Rainer Maria Rilke (1875–1926)
I can tell a storm by the way the trees
are whipping, compared to when quiet,
against my trembling windows, and
I hear from afar things whispering
I couldn't bear hearing without a friend
or love without a sister close by.
There moves the storm, the transforming one,
and runs through the woods and through the age,
changing it all to look ageless and young:
the landscape appears like the verse of a psalm,
so earnest, eternal, and strong.
How small is what we contend with and fight;
how great what contends with us;
if only we mirrored the moves of the things
and acquiesced to the force of the storm,
we, too, could be ageless and strong.
For what we can conquer is only the small,
and winning itself turns us into dwarfs;
but the everlasting and truly important
will never be conquered by us.
It is the angel who made himself known
to the wrestlers of the Old Testament:
for whenever he saw his opponents propose
to test their iron-clad muscle strength,
he touched them like strings of an instrument
and played their low-sounding chords.
Whoever submits to this angel,
whoever refuses to fight the fight,
comes out walking straight and great and upright,
and the hand once rigid and hard
shapes around as a gently curved guard.
No longer is winning a tempting bait.
One's progress is to be conquered, instead,
by the ever mightier one.
(Translated by Annemarie Kidder.)
In recent years many critics have come to admire Rainer Maria Rilke (4 December 1875 in Prague, Austria-Hungary – 29 December 1926 in Valmont (Switzerland)) as the German language's greatest poet of the 20th century.
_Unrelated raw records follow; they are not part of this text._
From an optimization exercise on the open Yosys and OpenROAD flow, aimed at small area; shortcuts taken in it are not production practice.
RTL that was checked went through simulation tests only; none was proved equivalent to the original.

Design fft_dit_top, start of the top module:
module fft_dit_top (
   input  wire        clk,
   input  wire        rst_n,
   input  wire [23:0] in_x,
   input  wire        in_nd,
   output wire [23:0] out_x,
   output wire        out_nd,
   output reg         overflow
);
   reg  [3:0] wr_ptr;
   reg        in_full;
   reg        busy;
   reg  [5:0] ph;
   reg        fill_bank, proc_bank, strm_bank;
   reg        bst;
   reg  [3:0] bcnt;
   reg        acc_q;
   reg        nd_q;
   wire       accept = in_nd & ~in_full;
   wire       start  = ~busy & in_full;
   always @(posedge clk or negedge rst_n)
   begin
      if (!rst_n)
      begin
         wr_ptr    <= 4'd0;
         in_full   <= 1'b0;
         overflow  <= 1'b0;
         busy      <= 1'b0;
         ph        <= 6'd0;
         fill_bank <= 1'b0;
         proc_bank <= 1'b0;
         strm_bank <= 1'b0;
         bst       <= 1'b0;
         bcnt      <= 4'd0;
         acc_q     <= 1'b0;
         nd_q      <= 1'b0;
      end
      else
      begin
         acc_q <= accept;
         nd_q  <= bst;
  ...
Settings: LEC_CHECK=0, CAP_MARGIN=20, CORE_MARGIN=2, CORE_UTILIZATION=55, CTS_CLUSTER_DIAMETER=100, CTS_CLUSTER_SIZE=24, SLEW_MARGIN=20; clock period 10.0 ns.
run.sh (not shown) runs the stock make flow with config.mk's settings and CLKGATE_MAP_FILE= SYNTH_SCRIPT=/design/flow/synth_recipe.tcl, a recipe that flattens the netlist after the stock synthesis.
Change:
--- a/flow/design.v
+++ b/flow/design.v
@@ -871,28 +871,29 @@
    wire [12:0] pp_c = (ai & sh) | (ai & ch) | (sh & ch);
    wire [12:0] mm_s = ai ^ ~sh ^ ~ch;
    wire [12:0] mm_c = (ai & ~sh) | (ai & ~ch) | (~sh & ~ch);
    wire        pc2  = ~e_c1 & e_negim & ~z_lo;
    wire        mc2  = e_negim ? z_lo : 1'b1;
    wire [13:0] pp   = {pp_s, 1'b1} + {pp_c[11:0], c_lo, pc2};
    wire [13:0] mm   = {mm_s, 1'b1} + {mm_c[11:0], ~c_lo, mc2};
    wire [11:0] o0_im = e_negim ? mm[13:2] : pp[13:2];
    wire [11:0] o1_im = e_negim ? pp[13:2] : mm[13:2];
    reg  [12:0] r_re_q;
    reg         z_re_q;
    always @(posedge clk)
-   begin
-      r_re_q <= pp[13:1];
-      z_re_q <= z_lo;
-   end
+      if (e_c1)
+      begin
+         r_re_q <= pp[13:1];
+         z_re_q <= z_lo;
+      end
    wire [12:0] r_re = e_tc ? {x[11], x} : r_re_q;
    wire        z_re = e_tc | z_re_q;
    wire n_644 = r_re[0] ^ e_negre;
    wire n_645 = r_re[1] ^ e_negre;
    wire n_646 = r_re[2] ^ e_negre;
    wire n_647 = r_re[3] ^ e_negre;
    wire n_648 = r_re[4] ^ e_negre;
    wire n_649 = r_re[5] ^ e_negre;
    wire n_650 = r_re[6] ^ e_negre;
    wire n_651 = r_re[7] ^ e_negre;
    wire n_652 = r_re[8] ^ e_negre;
    wire n_653 = r_re[9] ^ e_negre;
Die area increases by 1.0%.
Final cell count increases by 1.7%.
Sequential share of layout area decreases by 0.28 points.
Routed wire length increases by 5.1%.
Critical path depth increases by 3.
Area after synthesis increases by 1.1%.
Synthesized cell count increases by 1.9%.
First-iteration DRC count increases by 15%.
Flip-flop and latch count does not change.
Worst setup slack improved by 0.12 ns.
Function not checked in the first run of this note: the RTL went through the layout flow alone.

fft_dit_top, a different RTL version from the one above (not shown whole).
Size in the first run: roughly 3,500 cells after synthesis, about 870 flip-flops, about 53 I/O pins, ~0.044 sq mm of cells after synthesis.
clock: 10.0 ns
lec_check: 0
cap_margin: 20
core_margin: 2
core_utilization: 55
cts_cluster_diameter: 100
cts_cluster_size: 24
slew_margin: 20
==> next run, changes <==
--- a/flow/design.v
+++ b/flow/design.v
@@ -858,21 +858,20 @@
    wire        mc2  = e_negim ? z_lo : 1'b1;
    wire [13:0] pp   = {pp_s, 1'b1} + {pp_c[11:0], c_lo, pc2};
    wire [13:0] mm   = {mm_s, 1'b1} + {mm_c[11:0], ~c_lo, mc2};
    wire [11:0] o0_im = e_negim ? mm[13:2] : pp[13:2];
    wire [11:0] o1_im = e_negim ? pp[13:2] : mm[13:2];
    reg  [12:0] r_re_q;
    reg         z_re_q;
    always @(posedge clk)
-      if (e_c1)
-      begin
-         r_re_q <= pp[13:1];
-         z_re_q <= z_lo;
-      end
+   begin
+      r_re_q <= pp[13:1];
+      z_re_q <= z_lo;
+   end
    wire [12:0] r_re = e_tc ? {x[11], x} : r_re_q;
    wire        z_re = e_tc | z_re_q;
    wire n_644 = r_re[0] ^ e_negre;
    wire n_645 = r_re[1] ^ e_negre;
    wire n_646 = r_re[2] ^ e_negre;
    wire n_647 = r_re[3] ^ e_negre;
    wire n_648 = r_re[4] ^ e_negre;
    wire n_649 = r_re[5] ^ e_negre;
After rerunning: The new run passed the timing, DRC and antenna checks; wire length drops by 5.1%; worst setup slack gets worse by 0.053 ns; first-iteration DRC count drops by 1.7%; via count drops by 3.1%; design area drops by 0.82%; die area drops by 0.77%.
For the first run of this note, only the layout was checked, not whether the RTL still works.

## separate check: timing with driven ports
Ports are ideal in the flow. The routed layouts listed here were re-timed in OpenROAD.
Step 1: set_driving_cell puts a clkbuf_16 on clk and a buf_2 on each other input, an assumption about the parent block.
Step 2, shift: input delay + t, output delay - t, t = (earliest + latest rising clock arrival at the registers) / 2. This alone moves slack from input paths to output paths.
a / b / c = ideal ports / drivers / drivers and shift; a / b = the first two.
| run | shift t [ns] | slack for setup (ns) | worst slew at a driven data input, ns | cell pins on the clock port's net |
|---|---|---|---|---|
| the first run of note 1 | 0.698 | 0.343 / 0.343 / 0.343 | 0.07 | 1 |
| the second run of note 1 | 0.705 | 0.465 / 0.465 / 0.465 | 0.04 | 1 |
| the first run of note 2 | 0.697 | 0.649 / 0.649 / 0.649 | 0.06 | 1 |
| the second run of note 2 | 0.705 | 0.596 / 0.596 / 0.596 | 0.06 | 1 |
After both steps setup and hold are still met in every run listed.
After he died of leukemia at the age of 51, the critical edition of his collected works in German eventually filled 12 volumes. Rilke grew up in an unhappy home, including a brief stint in a military academy. From very early he always knew that his life was meant for literature, poetry, and writing. His mother was zealously Catholic and outwardly pious, both of which backfired on Rilke who rejected such displays as "grotesque and meaningless." Instead, Rilke cultivated an "inward piety" that in his poetry explored the problems and possibilities of religious faith in an age of unbelief and personal anxiety. "A frequent theme," Annemarie Kidder remarks, "is the human heart's insatiable longing for the transcendent, the divine," which for Rilke expressed itself in religious proclivities that were decidedly unorthodox.